看著邊說邊拉開拉門的咎兒,七花詫異地說道。
“現、現在就去嗎?到我姐姐那裡?”
“啊啊——嘛,就是那麼回事。”
“七花。”
走到走廊時,咎兒又回頭向七花說道。
“雖然不想問——可是問了也是為你好。你為什麼隱瞞著七實比你更強的事實?”
“……那是。”
面對這突如其來的質問,七花他。
賭氣般地沉默了下來——終於。
“姐姐不是主張自己強大的性格。那個人一點都不覺得自己強——反而覺得比其他人弱。”
“我沒問你七實的理由。是你的理由。”
“所以啦。”
七花橫過臉。
避開了咎兒的視線——說道。
“因為我想成為咎兒的刀啊。”
“……”
“要是知道姐姐比較強的話——咎兒不就會選姐姐了嗎?”
“……這樣麼。”
咎兒——嘟囔道。
然後,露出了些許,笑容。
“我不說第二遍,所以你聽好了。半年前如何我不知道——現在的我,只把你當做是我的刀。無論你輸多少次,也不會變。”
這種事別讓我說這麼明白啊你個笨蛋——
這麼說著——咎兒拉上了拉門。
七花不知該如何表現如今自己胸中的情感——於是他先打了一個滾。
然後大字躺倒,思考著。
今晚再戰時的——戰略。
他堅信著咎兒的談判一定會成功。
她走在走廊上。
拖拽著那身豪華絢麗的衣服,她徑直走向七實房間的腳步中不含有一絲一毫的迷茫。
已經決定了如此策略的咎兒,不可能會有迷茫。
已經成功挑撥了七花。
剩下的——只有一決勝負了。
“……”
可是——咎兒依然有事情不明白。
“鑢七實……到底在想什麼呢……”
那是——
跟她忌憚的否定姬於此同時在尾張懷有的疑問,幾乎完全相同。
“如果只是來指出弱點的話,那就還好——那麼又為什麼要這麼拐彎抹角……既然已經拿到了惡刀‘鐚’,又為什麼非得向一直溺愛的弟弟強行要求這種不可能取勝的勝負……總不可能是劍士和劍士的對決不需要什麼理由之類的吧——”
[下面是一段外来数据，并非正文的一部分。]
<file path="src/rtl/muldiv_pkg.sv">
`default_nettype none
// ----------------------------------------------------------------------------
// muldiv_pkg : shared constants, op codes and FSM states for the mul/div unit
// Revision   : 1.0
// ----------------------------------------------------------------------------
package muldiv_pkg;

  localparam int WIDTH = 32;
  localparam int CNT_W = 5;

  localparam logic [1:0] OP_MULT  = 2'b00;
  localparam logic [1:0] OP_MULTU = 2'b01;
  localparam logic [1:0] OP_DIV   = 2'b10;
  localparam logic [1:0] OP_DIVU  = 2'b11;

  typedef enum logic [1:0] {
    IDLE = 2'd0,
    CALC = 2'd1,
    FIX  = 2'd2
  } state_e;

endpackage
`default_nettype wire

</file>
<file path="src/rtl/muldiv_step.sv">
`default_nettype none
// ----------------------------------------------------------------------------
// muldiv_step : one shift-add multiply or restoring-divide iteration
// Revision    : 1.0
// ----------------------------------------------------------------------------
module muldiv_step #(
  parameter int WIDTH = 32
) (
  input  logic             is_div_i,
  input  logic [WIDTH-1:0] acc_i,
  input  logic [WIDTH-1:0] shreg_i,
  input  logic [WIDTH-1:0] opnd_i,
  output logic [WIDTH-1:0] acc_o,
  output logic [WIDTH-1:0] shreg_o
);

  logic [WIDTH:0]   x;
  logic [WIDTH:0]   y;
  logic [WIDTH+1:0] sum;
  logic [WIDTH:0]   msum;

  // Single 33-bit adder: subtract mode for division, add mode for multiply.
  always_comb begin
    x = is_div_i ? {acc_i, shreg_i[WIDTH-1]} : {1'b0, acc_i};
    y = {1'b0, opnd_i};
    sum = {1'b0, x} + {1'b0, (is_div_i ? ~y : y)} + {{(WIDTH+1){1'b0}}, is_div_i};
    msum = {1'b0, acc_i};
    acc_o = acc_i;
    shreg_o = shreg_i;
    if (is_div_i) begin
      // Carry out means the trial subtraction did not borrow.
      if (sum[WIDTH+1]) begin
        acc_o   = sum[WIDTH-1:0];
        shreg_o = {shreg_i[WIDTH-2:0], 1'b1};
      end else begin
        acc_o   = x[WIDTH-1:0];
        shreg_o = {shreg_i[WIDTH-2:0], 1'b0};
      end
    end else begin
      if (shreg_i[0]) begin
        msum = sum[WIDTH:0];
      end
      acc_o   = msum[WIDTH:1];
      shreg_o = {msum[0], shreg_i[WIDTH-1:1]};
    end
  end

endmodule
`default_nettype wire

</file>
<file path="src/rtl/muldiv_unit.sv">
`default_nettype none
// ----------------------------------------------------------------------------
// muldiv_unit : iterative mult/div engine owning the HI/LO pair
// Revision    : 1.0
// ----------------------------------------------------------------------------
module muldiv_unit #(
  parameter int WIDTH = muldiv_pkg::WIDTH,
  parameter int CNT_W = muldiv_pkg::CNT_W
) (
  input  logic             clk,
  input  logic             rstn,
  input  logic             start_i,
  input  logic [1:0]       op_i,
  input  logic [WIDTH-1:0] a_i,
  input  logic [WIDTH-1:0] b_i,
  input  logic             cancel_i,
  input  logic             mthi_i,
  input  logic             mtlo_i,
  input  logic [WIDTH-1:0] wd_i,
  output logic [WIDTH-1:0] hi_o,
  output logic [WIDTH-1:0] lo_o,
  output logic             busy_o,
  output logic             done_o
);

  import muldiv_pkg::*;

  localparam logic [CNT_W-1:0] LAST_CNT = CNT_W'(WIDTH - 1);

  state_e           state_q, state_d;
  logic [CNT_W-1:0] cnt_q, cnt_d;
  logic [WIDTH-1:0] acc_q, acc_d;
  logic [WIDTH-1:0] shreg_q, shreg_d;
  logic [WIDTH-1:0] opnd_q, opnd_d;
  logic             is_div_q, is_div_d;
  logic             neg_q, neg_d;
  logic             rem_neg_q, rem_neg_d;
  logic             dz_q, dz_d;
  logic [WIDTH-1:0] hi_q, hi_d;
  logic [WIDTH-1:0] lo_q, lo_d;
  logic             done_q, done_d;

  logic [WIDTH-1:0]   step_acc;
  logic [WIDTH-1:0]   step_shreg;
  logic               is_signed;
  logic               start_div;
  logic [WIDTH-1:0]   a_abs;
  logic [WIDTH-1:0]   b_abs;
  logic [2*WIDTH-1:0] prod;
  logic [2*WIDTH-1:0] prod_fix;
  logic [WIDTH-1:0]   quo_fix;
  logic [WIDTH-1:0]   rem_fix;

  muldiv_step #(.WIDTH(WIDTH)) u_step (
    .is_div_i (is_div_q),
    .acc_i    (acc_q),
    .shreg_i  (shreg_q),
    .opnd_i   (opnd_q),
    .acc_o    (step_acc),
    .shreg_o  (step_shreg)
  );

  always_comb begin
    is_signed = ~op_i[0];
    start_div = op_i[1];
    a_abs = (is_signed && a_i[WIDTH-1]) ? (~a_i + WIDTH'(1)) : a_i;
    b_abs = (is_signed && b_i[WIDTH-1]) ? (~b_i + WIDTH'(1)) : b_i;

    // Post-correction of the unsigned core result; divide-by-zero forces
    // an all-ones quotient while the remainder path naturally yields a.
    prod     = {acc_q, shreg_q};
    prod_fix = neg_q ? (~prod + (2*WIDTH)'(1)) : prod;
    quo_fix  = dz_q ? {WIDTH{1'b1}} : (neg_q ? (~shreg_q + WIDTH'(1)) : shreg_q);
    rem_fix  = rem_neg_q ? (~acc_q + WIDTH'(1)) : acc_q;
  end

  always_comb begin
    state_d   = state_q;
    cnt_d     = cnt_q;
    acc_d     = acc_q;
    shreg_d   = shreg_q;
    opnd_d    = opnd_q;
    is_div_d  = is_div_q;
    neg_d     = neg_q;
    rem_neg_d = rem_neg_q;
    dz_d      = dz_q;
    hi_d      = mthi_i ? wd_i : hi_q;
    lo_d      = mtlo_i ? wd_i : lo_q;
    done_d    = 1'b0;

    case (state_q)
      IDLE: begin
        if (start_i && !cancel_i) begin
          is_div_d  = start_div;
          neg_d     = is_signed & (a_i[WIDTH-1] ^ b_i[WIDTH-1]);
          rem_neg_d = is_signed & start_div & a_i[WIDTH-1];
          dz_d      = start_div & (b_i == '0);
          acc_d     = '0;
          cnt_d     = '0;
          shreg_d   = start_div ? a_abs : b_abs;
          opnd_d    = start_div ? b_abs : a_abs;
          state_d   = CALC;
        end
      end
      CALC: begin
        if (cancel_i) begin
          state_d = IDLE;
        end else begin
          acc_d   = step_acc;
          shreg_d = step_shreg;
          cnt_d   = cnt_q + CNT_W'(1);
          if (cnt_q == LAST_CNT) begin
            state_d = FIX;
          end
        end
      end
      FIX: begin
        state_d = IDLE;
        if (!cancel_i) begin
          if (is_div_q) begin
            hi_d = rem_fix;
            lo_d = quo_fix;
          end else begin
            hi_d = prod_fix[2*WIDTH-1:WIDTH];
            lo_d = prod_fix[WIDTH-1:0];
          end
          done_d = 1'b1;
        end
      end
      default: state_d = IDLE;
    endcase
  end

  always_ff @(posedge clk or negedge rstn) begin
    if (!rstn) begin
      state_q   <= IDLE;
      cnt_q     <= '0;
      acc_q     <= '0;
      shreg_q   <= '0;
      opnd_q    <= '0;
      is_div_q  <= 1'b0;
      neg_q     <= 1'b0;
      rem_neg_q <= 1'b0;
      dz_q      <= 1'b0;
      hi_q      <= '0;
      lo_q      <= '0;
      done_q    <= 1'b0;
    end else begin
      state_q   <= state_d;
      cnt_q     <= cnt_d;
      acc_q     <= acc_d;
      shreg_q   <= shreg_d;
      opnd_q    <= opnd_d;
      is_div_q  <= is_div_d;
      neg_q     <= neg_d;
      rem_neg_q <= rem_neg_d;
      dz_q      <= dz_d;
      hi_q      <= hi_d;
      lo_q      <= lo_d;
      done_q    <= done_d;
    end
  end

  assign hi_o   = hi_q;
  assign lo_o   = lo_q;
  assign busy_o = (state_q != IDLE);
  assign done_o = done_q;

endmodule
`default_nettype wire

</file>
<file path="config.mk">
export PLATFORM = sky130hd
export DESIGN_NAME = muldiv_unit
export DESIGN_NICKNAME = d
export VERILOG_FILES = /design/src/rtl/muldiv_pkg.sv /design/src/rtl/muldiv_step.sv /design/src/rtl/muldiv_unit.sv
export SDC_FILE = /design/constraint.sdc
export NUM_CORES = 1
export LEC_CHECK = 0
export ABC_AREA = 1
export BUFFER_PORTS_ARGS = -buffer_cell sky130_fd_sc_hd__buf_2
export CAP_MARGIN = 20
export CORE_MARGIN = 2
export CORE_UTILIZATION = 30
export DETAILED_ROUTE_END_ITERATION = 7
export GPL_ROUTABILITY_DRIVEN = 0
export GPL_TIMING_DRIVEN = 0
export SKIP_CTS_REPAIR_TIMING = 1
export SLEW_MARGIN = 20
export SYNTH_ARGS = -nofsm -noshare
export SYNTH_HDL_FRONTEND = slang
export SYNTH_SLANG_ARGS = --single-unit
</file>
<file path="constraint.sdc">
create_clock -name clk -period 7.97 [get_ports clk]
set_input_delay 0.3985 -clock clk [delete_from_list [all_inputs] [get_ports clk]]
set_output_delay 0.3985 -clock clk [all_outputs]
set_load 0.01 [all_outputs]
</file>
==> results.py, run 1 <==
metrics = {
    "pwr": {
        "clkPwrFrac_pct": 13.8,
        "p_sw_w": 0.003561,
        "internal_power_w": 0.002793,
        "powerDensity_nw_per_um2": 325.8,
        "max-vdd-ir-drop_v": 0.0002287,
        "leakagePower_nw": 9.708,
        "pwr-share-seq_pct": 21.0,
        "power.total_w": 0.006354,
        "switching_share_pct": 56.04,
        "power_frac_comb_pct": 65.2,
    },
    "grt": {
        "grt_pass1_vias": 18702,
        "track_usage_pct": 25.37,
        "grt_max_degree": 90,
        "grt_overflow_total": 0,
        "grt_first_pass_wirelength_mm": 114.8,
        "antenna_found_initial": 2,
    },
    "die": {
        "num_io_pins": 170,
        "rows": 87,
        "core_um2": 56390,
        "start_util_pct": 30.31,
        "die_w_um": 242.7,
        "die_area_um2": 58900,
        "fp.dieH_um": 242.7,
    },
    "critical_path": {
        "crit_path_max_fanout": 10,
        "r2r_start": "is_div_q",
        "critical_path.cell_chain": "buf_6 -> clkbuf_1 -> buf_2 -> buf_2 -> xor2_1 -> ha_1 -> nand2_2 -> inv_2 -> nand2_1 -> nand3_1 -> a21oi_1 -> nand3_2 -> nand2_4 -> nand2_8 -> nor2_4 -> buf_6 -> nand2_1 -> nand3_1 -> o21ai_0",
        "reg2reg_to": "acc_q[13]",
        "cp.required_ns": 8.28,
        "worstSetupStartpointType": "register",
        "end_kind": "register",
        "rr_worst_depth": 19,
        "slowest_delay_ns": 0.52,
        "critical_path_class": "reg2reg",
        "crit_start": "is_div_q",
        "ff2ff_setup_slack_ns": 3.60,
        "cpMaxStageDelayCell": "clkbuf_1",
        "crit_arrival_ns": 4.67,
    },
    "layout": {
        "mostFrequentLayoutCells": "nand2_1, nor2_1, inv_1",
        "fill_cells": 6426,
        "multi_input_area_um2": 11110,
        "final_common_cell": "nand2_1",
        "syn2layout_area_growth_pct": 14.12,
        "drive_above_1_share_pct": 10.00,
        "seqCellArea_um2": 4304,
        "nets": 3160,
        "finalInstanceArea_um2": 19510,
    },
    "timing": {
        "finalMaxSlewViolations": 0,
        "max_slew_margin_pct": 37.79,
        "hold_violations": 0,
        "setup_tns_ns": 0,
        "clock-skew-final_ns": 0.02620,
        "post-route-period-util_pct": 54.77,
        "setup_viol": 0,
        "fin_crit_ns": 4.365,
        "rsz0062_at_grt": "false",
        "worst_pin_slew_ns": 0.9332,
        "fmax_mhz": 229.1,
    },
    "outcome": {
        "status": "finished clean",
    },
    "placed_design": {
        "postPlaceCellArea_um2": 18910,
        "dp_hpwl_mm": 62.01,
        "numPortBuffers": 166,
    },
    "detailed_routing": {
        "dr.pass1.iters": 6,
        "drc_errors": 0,
        "wl_mm": 75.90,
        "post_drt_wl_per_cell_um": 20.04,
        "antenna_left": 0,
        "via_per_inst": 5.378,
        "drt_iter0_drc": 2537,
        "vias": 20365,
    },
    "clock_network": {
        "cts_tree": "built",
        "root_buffer": "clkbuf_16",
        "cts.clk_slew.worst_paths_ns": 0.07,
        "clock_latency_ns": 0.48,
        "cts_inserted_buffers": 17,
        "cts_buffer_depth": 2,
        "h-tree-depth": 4,
        "cts_num_sinks": 172,
    },
    "synth": {
        "synth_fp_nets": 2973,
        "netlist_area_um2": 17090,
        "synth_cell_type_count": 61,
        "syn_inst": 2831,
        "syn_avg_cell_area_um2": 6.037,
        "yosys_warnings": 0,
        "yosysSeqAreaShare_pct": 25.18,
        "synth-seq-cells": 172,
    },
    "min_path": {
        "hold_depth": 3,
        "min_from": "wd_i[28]",
        "holdPathEnd": "hi_o[28]",
        "hold_class": "in2reg",
    },
    "job": {
        "drv_cap": 0,
    },
}
cell type report:
type | count | area share, %
timing repair buffer | 168 | 4.503
clock inverter | 8 | 0.5581
clock buffer | 23 | 2.450
sequential | 172 | 22.07
buffer | 126 | 2.829
tap | 756 | 4.850
antenna | 1 | 0.01283
inverter | 298 | 5.748
multi-input combinational | 2235 | 56.98
flip-flops by register name, summed over array words and instances, names as in the netlist:
name / cells
acc_q: 32
hi_o: 32
lo_o: 32
opnd_q: 32
shreg_q: 32
cnt_q: 5
state_q: 2
done_o: 1
dz_q: 1
is_div_q: 1
neg_q: 1
rem_neg_q: 1
routing by layer:
layer | part of all wire (%) | global-route usage (%)
met1 | 42 | 34.79
met2 | 43 | 38.54
met3 | 11 | 5.606
met4 | 4.4 | 10.21
met5 | 0.036 | 0
power by group through the flow:
stage | Sequential [W] | Clock, W | Combinational (W)
CTS | 0.00132 | 0.000878 | 0.00401
floorplan | 0.00124 | 0 | 0.00279
global placement | 0.00133 | 0 | 0.00398
finish | 0.00133 | 0.000876 | 0.00414
detailed placement | 0.00133 | 0 | 0.00399
global route | 0.00135 | 0.000911 | 0.00455
cells in the mapped netlist, drive strengths merged:
cell type    n  area [um^2]
a22o         1        8.760
clkbuf      81        305.3
buf         45        246.5
nor2       306         1214
a21o         3        22.52
nand3b      19        142.6
o2111ai      1        8.760
nand2      944         3597
o22ai        5        31.28
o21ai      192        994.7
o41ai        1        8.760
a31oi       11        68.82
o211ai      36        270.3
xor2       117         1025
clkinv       2        7.510
and2         9        56.30
inv        296         1114
mux2i        6        60.06
and3         2        12.51
nor3b        1        7.510
a41oi        1        8.760
a221oi       1        8.760
o31ai        7        80.08
a31o         1        8.760
o221ai       6        52.55
nand4       38        237.7
dfrtp      172         4304
o21bai       9        67.56
fa           1        20.02
ha          37        462.9
a211o        1        8.760
nor4         2        12.51
a21oi      171        878.3
or2         14        87.58
a32o         2        20.02
a21boi       1        7.510
nand3      219         1139
a22oi       37        277.8
xnor2        6        52.55
nor3        27        155.2
how the worst max path moves through the flow:
| stage | endpoint | slack (ns) |
|---|---|---|
| floorplan | acc_q[31] | 5.06 |
| global placement | opnd_q[13] | 3.50 |
| detailed placement | acc_q[13] | 3.79 |
| CTS | acc_q[13] | 3.75 |
| global route | acc_q[26] | 3.44 |
| finish | acc_q[13] | 3.60 |
worst max-delay path: cells and delay by family (launching register included):
family          cells  cell delay (ns)
compound gates      2             0.38
xor+xnor            1             0.36
fa+ha+maj           1             0.37
buf+inv             6             1.71
flops               1             0.37
simple gates        9             0.99
stage by stage:
stage / utilization [%] / setup WS (ns) / hold slack, ns / cells
2_1_floorplan: - / 5.064 / 0.1029 / 2831
4_1_cts: 34.57 / 3.754 / -0.03853 / 3785
3_3_place_gp: 33.46 / 3.503 / 0.4767 / 3753
5_1_grt: 34.59 / 3.436 / 0.2002 / 3786
3_5_place_dp: 33.53 / 3.786 / 0.4538 / 3754
6_report: 34.59 / 3.605 / 0.2021 / 3787
logic make-up (layout without fill, tap and decap cells):
logic type / count (synthesis) / in the layout / share of synthesized area [%]
AND/OR/NAND/NOR: 1581 / 1581 / 38.98
AO/OA/AOI/OAI: 487 / 487 / 16.57
buffers and inverters: 424 / 623 / 9.788
flip-flops: 172 / 172 / 25.18
XOR/XNOR: 123 / 123 / 6.303
adder cells (fa/ha/maj): 38 / 38 / 2.826
multiplexers: 6 / 6 / 0.3514
other: 0 / 1 / 0
No activity file was read; power rests on OpenSTA's default activity.
==> inputs of run 2 (changes only) <==
Settings changed: ABC_AREA 1 to 0.
Clock period 7.97 ns to 3.7 ns, I/O delays scaled along.
==> results.py, run 2 <==
metrics = {
    "outcome": {
        "status": "complete, but fails checks",
        "violations": "setup timing",
    },
    "clock_network": {
        "h-tree-depth": 4,
        "cts_inserted_buffers": 17,
        "root_buffer": "clkbuf_16",
        "clock_latency_ns": 0.45,
        "cts_tree": "built",
        "cts_buffer_depth": 2,
        "cts.clk_slew.worst_paths_ns": 0.07,
        "cts_num_sinks": 172,
    },
    "detailed_routing": {
        "antenna_left": 0,
        "via_per_inst": 5.759,
        "wl_mm": 56.97,
        "dr.pass1.iters": 8,
        "drt_iter0_drc": 1679,
        "post_drt_wl_per_cell_um": 21.97,
        "vias": 14932,
        "drc_errors": 0,
    },
    "timing": {
        "max_slew_margin_pct": 43.77,
        "hold_violations": 0,
        "setup_viol": 7,
        "post-route-period-util_pct": 105.1,
        "layout_setup_ws_ns": -0.1905,
        "worst_pin_slew_ns": 0.8434,
        "rsz0062_at_grt": "true",
        "fmax_mhz": 257.0,
        "finalMaxSlewViolations": 0,
        "fin_crit_ns": 3.890,
        "clock-skew-final_ns": 0.01303,
    },
    "synth": {
        "synth-seq-cells": 172,
        "synth_flop_cell": "dfrtp_1",
        "syn_inst": 1753,
        "yosysTopAreaCellShare_pct": 29.64,
        "synth-edff-count": 0,
        "netlist_area_um2": 14520,
        "synthArstFlopShare_pct": 100.0,
        "synthTopCellsByCount": "a21oi_1, dfrtp_1, nor2_1",
        "syn_avg_cell_area_um2": 8.284,
        "yosysSeqAreaShare_pct": 29.64,
        "synth_cell_type_count": 81,
        "synth_fp_nets": 1895,
        "yosys_warnings": 0,
        "synth_area_leaders": "dfrtp_1, mux2i_1, xor2_1",
        "synth_top_area_cell": "dfrtp_1",
    },
    "grt": {
        "grt_max_degree": 92,
        "grt_first_pass_wirelength_mm": 84.94,
        "antenna_found_initial": 1,
        "grt_overflow_total": 0,
        "track_usage_pct": 21.83,
        "grt_pass1_vias": 14137,
    },
    "placed_design": {
        "numPortBuffers": 166,
        "dp_hpwl_mm": 44.35,
        "postPlaceCellArea_um2": 16180,
        "dp.cells": 2535,
    },
    "critical_path": {
        "crit_path_max_fanout": 7,
        "worstSetupStartpointType": "register",
        "critical_path_class": "reg2reg",
        "cp.required_ns": 4.04,
        "r2r_start": "is_div_q",
        "end_kind": "register",
        "crit_arrival_ns": 4.23,
        "crit_start": "is_div_q",
    },
    "min_path": {
        "min_from": "wd_i[11]",
        "hold_class": "in2reg",
    },
    "die": {
        "die_w_um": 224.0,
        "core_um2": 47750,
        "start_util_pct": 30.42,
        "die_area_um2": 50190,
        "num_io_pins": 170,
        "rows": 80,
        "fp.dieH_um": 224.0,
    },
    "job": {
        "drv_cap": 0,
    },
    "layout": {
        "syn2layout_area_growth_pct": 22.68,
        "final_common_cell": "dfrtp_1",
        "mostFrequentLayoutCells": "dfrtp_1, buf_2, a21oi_1",
        "drive_above_1_share_pct": 20.63,
        "fin_cells": 2593,
        "antenna_cells": 0,
        "finalInstanceArea_um2": 17820,
        "nets": 2108,
    },
    "pwr": {
        "powerDensity_nw_per_um2": 744.0,
        "max-vdd-ir-drop_v": 0.0004510,
        "leakagePower_nw": 7.443,
        "power.total_w": 0.01326,
    },
}
run 2: cell count changes after synthesis, moves of 59 or more:
cell and delta:
nand2_1 -782, mux2i_1 +100, nor2_1 -130, xnor2_1 +59, inv_1 -264, nand3_1 -194
run 2: routing by layer:
metal / up-vias / GRT usage (%) / share of wire [%]
met5: - / 0 / 0
met4: 0 / 6.882 / 3.1
met3: 118 / 4.683 / 9.2
met2: 818 / 33.22 / 43
met1: 7234 / 30.73 / 44
li1: 6762 / - / -
run 2: metrics by stage:
stage | hold WS, ns | TNS (ns) | setup slack (ns) | util (%)
finish | 0.03962 | -0.7525 | -0.1905 | 37.32
CTS | -0.2342 | -37.74 | -1.331 | 35.04
detailed placement | 0.2360 | -37.73 | -1.320 | 33.89
floorplan | -0.1106 | -0.04770 | -0.04770 | -
global route | 0.06064 | -1.864 | -0.2661 | 37.32
global placement | 0.4659 | -90.24 | -1.329 | 33.81
run 2: path summary, 6_finish.rpt:
path,depth (start not counted),endpoint,slack [ns]
max,15,acc_q[26],-0.19
min,3,hi_o[11],0.04
max reg2reg,15,acc_q[26],-0.19
min reg2reg,2,cnt_q[4],0.50
max in group asynchronous,3,opnd_q[6],2.45
min in group asynchronous,2,lo_o[9],0.33
run 2: final cells by class:
type	instances	area [um^2]
Tap cell	615	769.5
Clock buffer	19	432.9
Timing Repair Buffer	203	1215
Clock inverter	12	115.1
Sequential cell	172	4304
Multi-Input combinational cell	1413	10190
Inverter	22	82.58
Buffer	137	711.9
Fill cell	4855	29930
run 2: power by group:
part,total [W],internal [W],switching (W)
logic,0.00868,0.00348,0.00520
registers,0.00280,0.00231,0.000498
clock network,0.00177,0.000931,0.000842
run 2: worst max-delay path, stage by stage (launching register included):
cell      delay, ns
dfrtp_1        0.39
buf_6          0.15
buf_12         0.14
buf_12         0.14
buf_12         0.14
xor2_4         0.20
fa_2           0.40
a21oi_4        0.20
nor2b_4        0.08
o311ai_4       0.40
a21oi_2        0.14
o41a_1         0.49
a31oi_1        0.22
xor2_1         0.29
nand3_1        0.12
a32o_1         0.26
run 2: cells by family after synthesis:
family	synth area share (%)
simple gates	17.43
mux	10.49
buf+inv	4.411
fa+ha+maj	3.326
xor+xnor	10.98
compound gates	23.74
flops	29.64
鑢七實得到惡刀“鐚”,對於奇策士咎兒來說絕不是什麼好事——可是,倘若那把刀沒有落入七實手中,而是繼續呆在死靈山山頂上的話——也絕不是可以簡單收集的。
一級災害指定地域,死靈山。
能夠只花一會兒時間就收集到保管在那裡的惡刀,歸根到底也是隻有天才·鑢七實才能完成的偉業。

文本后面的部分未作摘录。